== Exercise instructions ==
Up to and including the line that contains "always reads zero", reproduce every line exactly, beginning with the first line below.

------------------------------------

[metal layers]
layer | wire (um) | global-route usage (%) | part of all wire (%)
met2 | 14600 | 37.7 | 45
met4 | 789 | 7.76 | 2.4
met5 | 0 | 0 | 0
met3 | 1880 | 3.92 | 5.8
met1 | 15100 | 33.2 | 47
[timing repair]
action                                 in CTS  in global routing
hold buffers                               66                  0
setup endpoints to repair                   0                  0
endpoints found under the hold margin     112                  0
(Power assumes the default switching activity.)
[src/logic/ses_pkg.sv]
// shared constants and types for the status event summary block
package ses_pkg;

  // ------------------------------------------------------------
  // widths
  // ------------------------------------------------------------
  localparam int SR_W  = 16;
  localparam int STB_W = 8;
  localparam int STD_W = 8;

  // bit 15 of every lower-level part always reads zero
  localparam logic [SR_W-1:0] SR_USED = 16'h7fff;
  localparam logic [SR_W-1:0] SR_ZERO = 16'h0000;

  // preset values applied by the preset operation
  localparam logic [SR_W-1:0] RISE_PRESET = 16'h7fff;
  localparam logic [SR_W-1:0] FALL_PRESET = 16'h0000;
  localparam logic [SR_W-1:0] MASK_PRESET = 16'h0000;

  localparam logic [STB_W-1:0] BYTE_ZERO = 8'h00;

  // ------------------------------------------------------------
  // status byte bit positions
  // ------------------------------------------------------------
  localparam int STB_ERR_BIT  = 2;
  localparam int STB_QUES_BIT = 3;
  localparam int STB_OUT_BIT  = 4;
  localparam int STB_STD_BIT  = 5;
  localparam int STB_TOP_BIT  = 6;
  localparam int STB_OPER_BIT = 7;

  // mask bits that may ever request service (bit 6 excluded)
  localparam logic [STB_W-1:0] REQ_USED = 8'hbf;

  // ------------------------------------------------------------
  // command port encodings
  // ------------------------------------------------------------
  typedef enum logic [1:0] {
    OP_READ,
    OP_WRITE,
    OP_CLEAR,
    OP_PRESET
  } ses_op_t;

  typedef enum logic [3:0] {
    SEL_OPER_COND,
    SEL_OPER_EVENT,
    SEL_OPER_RISE,
    SEL_OPER_FALL,
    SEL_OPER_MASK,
    SEL_QUES_COND,
    SEL_QUES_EVENT,
    SEL_QUES_RISE,
    SEL_QUES_FALL,
    SEL_QUES_MASK,
    SEL_STD_EVENT,
    SEL_STD_MASK,
    SEL_STATUS_BYTE,
    SEL_REQUEST_MASK
  } ses_sel_t;

endpackage

[src/logic/ses_status_top.sv]
// status reporting hierarchy: lower registers, status byte and service request
//
// Notes on behaviour
// - rising live bit latches when rise filter set
// - falling live bit latches when fall filter set
// - filter parts read and write freely
// - latch keeps filtered transitions until read or clear-status
// - latch is read-only, cleared by read
// - sum bit is OR of latch AND mask
// - sum mask read and write freely
// - sum bit feeds next higher live state
// - byte bit 6 summarises other enabled bits
// - request mask bit 6 ignored
// - enabled byte bit rising issues request
// - byte bit 2 tracks error queue entries
// - byte bit 3 is doubtful-state summary
// - byte bit 4 while output pending
// - byte bit 5 is standard event summary
// - byte bit 7 is activity summary
// - byte answered by query and poll
// - lower parts 16 bits, bit 15 zero
// - live state read-only, read never clears
// - one bit position across all parts
`timescale 1ns/100ps
module ses_status_top
  import ses_pkg::*;
(
  input  wire logic                  ref_clk,
  input  wire logic                  sys_rst,
  // hardware status sources, same clock domain
  input  wire logic [SR_W-1:0]       oper_hw,
  input  wire logic [SR_W-1:0]       ques_hw,
  input  wire logic [STD_W-1:0]      std_event_set,
  input  wire logic                  error_pending,
  input  wire logic                  output_pending,
  // command port
  input  wire logic                  cmd_valid,
  input  wire ses_pkg::ses_op_t      cmd_op,
  input  wire ses_pkg::ses_sel_t     cmd_sel,
  input  wire logic [SR_W-1:0]       cmd_wdata,
  output logic                       rsp_valid,
  output logic      [SR_W-1:0]       rsp_data,
  // serial poll
  input  wire logic                  poll_req,
  output logic                       poll_valid,
  output logic      [STB_W-1:0]      poll_data,
  // summary outputs
  output logic      [STB_W-1:0]      status_byte,
  output logic                       service_req
);

  // ------------------------------------------------------------
  // command decode
  // ------------------------------------------------------------
  logic is_read;
  logic is_write;
  logic is_clear;
  logic is_preset;

  assign is_read   = cmd_valid && (cmd_op == OP_READ);
  assign is_write  = cmd_valid && (cmd_op == OP_WRITE);
  assign is_clear  = cmd_valid && (cmd_op == OP_CLEAR);
  assign is_preset = cmd_valid && (cmd_op == OP_PRESET);

  function automatic logic wr_hit(input logic wr, input ses_sel_t sel, input ses_sel_t want);
    wr_hit = wr && (sel == want);
  endfunction

  // ------------------------------------------------------------
  // per-register strobes
  // ------------------------------------------------------------
  logic wr_oper_rise;
  logic wr_oper_fall;
  logic wr_oper_mask;
  logic wr_ques_rise;
  logic wr_ques_fall;
  logic wr_ques_mask;
  logic wr_std_mask;
  logic wr_req_mask;
  logic clr_oper_event;
  logic clr_ques_event;
  logic clr_std_event;

  // writes to live state, latches and the byte have no strobe at all
  assign wr_oper_rise   = wr_hit(is_write, cmd_sel, SEL_OPER_RISE);
  assign wr_oper_fall   = wr_hit(is_write, cmd_sel, SEL_OPER_FALL);
  assign wr_oper_mask   = wr_hit(is_write, cmd_sel, SEL_OPER_MASK);
  assign wr_ques_rise   = wr_hit(is_write, cmd_sel, SEL_QUES_RISE);
  assign wr_ques_fall   = wr_hit(is_write, cmd_sel, SEL_QUES_FALL);
  assign wr_ques_mask   = wr_hit(is_write, cmd_sel, SEL_QUES_MASK);
  assign wr_std_mask    = wr_hit(is_write, cmd_sel, SEL_STD_MASK);
  assign wr_req_mask    = wr_hit(is_write, cmd_sel, SEL_REQUEST_MASK);
  // clear-status empties every latch; a read empties just the one read
  assign clr_oper_event = wr_hit(is_read, cmd_sel, SEL_OPER_EVENT) || is_clear;
  assign clr_ques_event = wr_hit(is_read, cmd_sel, SEL_QUES_EVENT) || is_clear;
  assign clr_std_event  = wr_hit(is_read, cmd_sel, SEL_STD_EVENT) || is_clear;

  // ------------------------------------------------------------
  // lower-level registers
  // ------------------------------------------------------------
  logic [SR_W-1:0]  oper_cond;
  logic [SR_W-1:0]  oper_event;
  logic [SR_W-1:0]  oper_rise;
  logic [SR_W-1:0]  oper_fall;
  logic [SR_W-1:0]  oper_mask;
  logic             oper_sum;
  logic [SR_W-1:0]  ques_cond;
  logic [SR_W-1:0]  ques_event;
  logic [SR_W-1:0]  ques_rise;
  logic [SR_W-1:0]  ques_fall;
  logic [SR_W-1:0]  ques_mask;
  logic             ques_sum;
  logic [STD_W-1:0] std_event;
  logic [STD_W-1:0] std_mask;
  logic             std_summary;

  // clear-status empties every latch; a read empties just the one read
  ses_status_reg u_oper (
    .ref_clk     (ref_clk),
    .sys_rst     (sys_rst),
    .cond_in     (oper_hw),
    .wdata       (cmd_wdata),
    .wr_rise     (wr_oper_rise),
    .wr_fall     (wr_oper_fall),
    .wr_mask     (wr_oper_mask),
    .preset      (is_preset),
    .clear_event (clr_oper_event),
    .cond        (oper_cond),
    .event_bits  (oper_event),
    .rise_filter (oper_rise),
    .fall_filter (oper_fall),
    .sum_mask    (oper_mask),
    .sum_bit     (oper_sum)
  );

  ses_status_reg u_ques (
    .ref_clk     (ref_clk),
    .sys_rst     (sys_rst),
    .cond_in     (ques_hw),
    .wdata       (cmd_wdata),
    .wr_rise     (wr_ques_rise),
    .wr_fall     (wr_ques_fall),
    .wr_mask     (wr_ques_mask),
    .preset      (is_preset),
    .clear_event (clr_ques_event),
    .cond        (ques_cond),
    .event_bits  (ques_event),
    .rise_filter (ques_rise),
    .fall_filter (ques_fall),
    .sum_mask    (ques_mask),
    .sum_bit     (ques_sum)
  );

  ses_std_event u_std (
    .ref_clk     (ref_clk),
    .sys_rst     (sys_rst),
    .event_set   (std_event_set),
    .wdata       (cmd_wdata[STD_W-1:0]),
    .wr_mask     (wr_std_mask),
    .clear_event (clr_std_event),
    .event_bits  (std_event),
    .event_mask  (std_mask),
    .sum_bit     (std_summary)
  );

  // ------------------------------------------------------------
  // request mask
  // ------------------------------------------------------------
  logic [STB_W-1:0] request_mask_reg;

  // bit 6 is stored as zero so it can never gate anything
  always_ff @(posedge ref_clk) begin
    if (sys_rst) request_mask_reg <= BYTE_ZERO;
    else if (wr_req_mask)
      request_mask_reg <= cmd_wdata[STB_W-1:0] & REQ_USED;
  end

  // ------------------------------------------------------------
  // status byte assembly
  // ------------------------------------------------------------
  logic [STB_W-1:0] byte_low;
  logic [STB_W-1:0] byte_low_prev_reg;
  logic             top_summary;
  logic [STB_W-1:0] status_byte_next;
  logic [STB_W-1:0] status_byte_reg;
  logic             service_req_reg;

  always_comb begin
    byte_low               = BYTE_ZERO;
    byte_low[STB_ERR_BIT]  = error_pending;
    byte_low[STB_QUES_BIT] = ques_sum;
    byte_low[STB_OUT_BIT]  = output_pending;
    byte_low[STB_STD_BIT]  = std_summary;
    byte_low[STB_OPER_BIT] = oper_sum;
  end

  assign top_summary = |(byte_low & request_mask_reg);

  always_comb begin
    status_byte_next              = byte_low;
    status_byte_next[STB_TOP_BIT] = top_summary;
  end

  always_ff @(posedge ref_clk) begin
    if (sys_rst) status_byte_reg <= BYTE_ZERO;
    else status_byte_reg <= status_byte_next;
  end

  // request on any enabled bit going 0 to 1, one-cycle pulse
  always_ff @(posedge ref_clk) begin
    if (sys_rst) begin
      byte_low_prev_reg <= BYTE_ZERO;
      service_req_reg   <= 1'b0;
    end else begin
      byte_low_prev_reg <= byte_low;
      service_req_reg   <= |(byte_low & ~byte_low_prev_reg & request_mask_reg);
    end
  end

  // ------------------------------------------------------------
  // read response
  // ------------------------------------------------------------
  logic [SR_W-1:0] rd_value;
  logic [SR_W-1:0] rsp_data_reg;
  logic            rsp_valid_reg;

  // value seen is the one before any clear caused by this read
  always_comb begin
    rd_value = SR_ZERO;
    unique case (cmd_sel)
      SEL_OPER_COND:    rd_value = oper_cond;
      SEL_OPER_EVENT:   rd_value = oper_event;
      SEL_OPER_RISE:    rd_value = oper_rise;
      SEL_OPER_FALL:    rd_value = oper_fall;
      SEL_OPER_MASK:    rd_value = oper_mask;
      SEL_QUES_COND:    rd_value = ques_cond;
      SEL_QUES_EVENT:   rd_value = ques_event;
      SEL_QUES_RISE:    rd_value = ques_rise;
      SEL_QUES_FALL:    rd_value = ques_fall;
      SEL_QUES_MASK:    rd_value = ques_mask;
      SEL_STD_EVENT:    rd_value = {BYTE_ZERO, std_event};
      SEL_STD_MASK:     rd_value = {BYTE_ZERO, std_mask};
      SEL_STATUS_BYTE:  rd_value = {BYTE_ZERO, status_byte_reg};
      SEL_REQUEST_MASK: rd_value = {BYTE_ZERO, request_mask_reg};
      default:          rd_value = SR_ZERO;
    endcase
  end

  always_ff @(posedge ref_clk) begin
    if (sys_rst) begin
      rsp_valid_reg <= 1'b0;
      rsp_data_reg  <= SR_ZERO;
    end else begin
      rsp_valid_reg <= is_read;
      if (is_read) rsp_data_reg <= rd_value;
    end
  end

  // ------------------------------------------------------------
  // serial poll
  // ------------------------------------------------------------
  logic             poll_valid_reg;
  logic [STB_W-1:0] poll_data_reg;

  // poll never clears anything, unlike an event read
  always_ff @(posedge ref_clk) begin
    if (sys_rst) begin
      poll_valid_reg <= 1'b0;
      poll_data_reg  <= BYTE_ZERO;
    end else begin
      poll_valid_reg <= poll_req;
      if (poll_req) poll_data_reg <= status_byte_reg;
    end
  end

  assign rsp_valid   = rsp_valid_reg;
  assign rsp_data    = rsp_data_reg;
  assign poll_valid  = poll_valid_reg;
  assign poll_data   = poll_data_reg;
  assign status_byte = status_byte_reg;
  assign service_req = service_req_reg;

endmodule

------------------------------------

== Answer to the problem ==
[metal layers]
layer | wire (um) | global-route usage (%) | part of all wire (%)
met2 | 14600 | 37.7 | 45
met4 | 789 | 7.76 | 2.4
met5 | 0 | 0 | 0
met3 | 1880 | 3.92 | 5.8
met1 | 15100 | 33.2 | 47
[timing repair]
action                                 in CTS  in global routing
hold buffers                               66                  0
setup endpoints to repair                   0                  0
endpoints found under the hold margin     112                  0
(Power assumes the default switching activity.)
[src/logic/ses_pkg.sv]
// shared constants and types for the status event summary block
package ses_pkg;

  // ------------------------------------------------------------
  // widths
  // ------------------------------------------------------------
  localparam int SR_W  = 16;
  localparam int STB_W = 8;
  localparam int STD_W = 8;

  // bit 15 of every lower-level part always reads zero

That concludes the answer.